Para en la vida pública ser leal tienes que ser primero fiel a tus
ideas. Tendríamos qué preguntarnos cuántos prohombres que conozcamos
tienen auténticas ideas propias sobre algo. Y cuando las tienen, cuántas
veces las alteran por otras como si cambiaran de camisa. Nos hemos
acostumbrado a que cada mañana un ejército de políticos, empotrados en
lo público como lapas, nos suelten sus discursos sobre esto o lo otro.
Acaparan los medios de comunicación con sus palabras, sus pensamientos,
sus ideas. Da igual de quién hablemos pues la mayoría actúa de forma
mimética. Es dificilísimo encontrar en medio de la selva de tanta
palabra una frase distinta, afortunada, que describa una situación
cualquiera con un mínimo de precisión o talento. Si ocurre enseguida
salta la alarma y comparamos esa alocución de ahora con otra de otro
momento, donde se dijo lo opuesto. Todos los miembros de un partido
dicen cosas similares. Al que no lo dice se le aparta y se le considera
inútil y, para evitarlo, por lealtad a la supervivencia de uno mismo,
entra en el juego y se lee cada mañana los argumentarios que unos
«supersabios» le escriben a sus respectivas hordas en la noche anterior.
Hemos
visto a las izquierdas adoptar decisiones típicas de la derecha
–bajada de impuestos, confabulación con los bancos, hundir los recursos
públicos en operaciones especulativas de alto riesgo–, y a las derechas
abrazar el marxismo como si fuera una máquina del sexo –subida de
impuestos, intervención de bancos, intervención del mercado eléctrico–.
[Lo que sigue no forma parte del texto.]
$ cat src/rtl/mig_pkg.sv
// Shared types and sizing helpers for the MIG truth-table sweeper.
// Node numbering: const0, then primary inputs, then gate outputs.
package mig_pkg;

  localparam int NW_MAX = 8;
  localparam int NODE_CONST0 = 0;
  localparam int NODE_X0 = 1;

  function automatic int node_g0(int n_inputs);
    return n_inputs + 1;
  endfunction

  function automatic int nw(int n_inputs, int n_gates);
    return $clog2(1 + n_inputs + n_gates);
  endfunction

  function automatic int gw(int n_gates);
    return (n_gates > 1) ? $clog2(n_gates) : 1;
  endfunction

  typedef struct packed {
    logic [NW_MAX-1:0] sel_a;
    logic [NW_MAX-1:0] sel_b;
    logic [NW_MAX-1:0] sel_c;
    logic [2:0]        inv;
  } gate_cfg_t;

  typedef enum logic [1:0] {
    ST_IDLE,
    ST_EVAL,
    ST_OUT
  } state_t;

endpackage

$ cat src/rtl/mig_gate_eval.sv
// One majority gate: operand muxes over the nodes below it, complements, MAJ3.
// Only nodes visible on the port are selectable; anything else reads const0.
module mig_gate_eval
  import mig_pkg::*;
#(
  parameter int N_IN = 8
) (
  input  logic [N_IN-1:0] nodes,
  input  gate_cfg_t       cfg,
  output logic            y
);

  logic a;
  logic b;
  logic c;

  function automatic logic pick(
    input logic [N_IN-1:0]   v,
    input logic [NW_MAX-1:0] sel
  );
    logic r;
    r = 1'b0;
    for (int n = 0; n < N_IN; n++)
      if (sel == NW_MAX'(n)) r = v[n];
    return r;
  endfunction

  always_comb begin
    a = pick(nodes, cfg.sel_a) ^ cfg.inv[0];
    b = pick(nodes, cfg.sel_b) ^ cfg.inv[1];
    c = pick(nodes, cfg.sel_c) ^ cfg.inv[2];
    y = (a & b) | (a & c) | (b & c);
  end

endmodule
Hemos visto a los progresistas radicalizarse cuando los votos se iban
por la izquierda –dación en pago, manifestaciones anti Wert y anti
reformas laborales–, y a las derechas aproximarse hacia lo extremo
cuando los lobbys que amamantan les piden cuentas a voces –ley del
aborto, privatizaciones de hospitales, enseñanza con sabor a carcundia
inquisitorial.
En
cuestiones de corrupción hemos visto a las izquierdas actuar con
absoluta «lealtad» con la mentira. Primero lo han negado; después,
cuando aparecen las pruebas, le echan la culpa a una persecución
política, y cuando ya no hay nada que hacer, tratan de domeñar la
voluntad de la Justicia. La derecha hace exactamente igual, incluso con
mayor sevicia: pone todo su interés en tratar de salir indemne aunque
el cuerpo del delito esté en el escenario, y el puñal que le arrancó el
corazón en la mano del asesino.
Las
grandes palabras han desaparecido. Verdad, honestidad, honradez,
ética, amor, lealtad. Su uso absorbente las ha invisibilizado. Ya no se
sabe qué significan. Un hombre que dice la verdad no la dice todo el
tiempo. Ni se es honrado en todos los momentos de existencia. Ni se ama a
las mismas personas una vida completa. Ni se es leal a una empresa, a
un sindicato, a un partido político, salvo que confundamos lealtad con
estar muy bien pagado.
Ese
enorme retratista del alma humana que era Shakespeare decía que la
lealtad tiene un corazón tranquilo… Ya no. Antes los hombres tenían una
sola palabra. Incambiable e irreemplazable. He firmado unas cuantas
promesas, incluso contratos, sellados con mi palabra. Casi siempre me
engañaron. Al final tu lealtad se queda en casa, con tu mujer, tus
hijos, con lo que está cerca de tu piel. Y esto se parece mucho a las
enseñanzas de Coppola en El padrino. Las otras lealtades duran justo el
periodo que ambas partes decidamos. Nada me gusta más que disfrutar de
ese corazón tranquilo que te da la lealtad, pero si estás tranquilo no
estás alerta, y si no estás alerta te la clavan.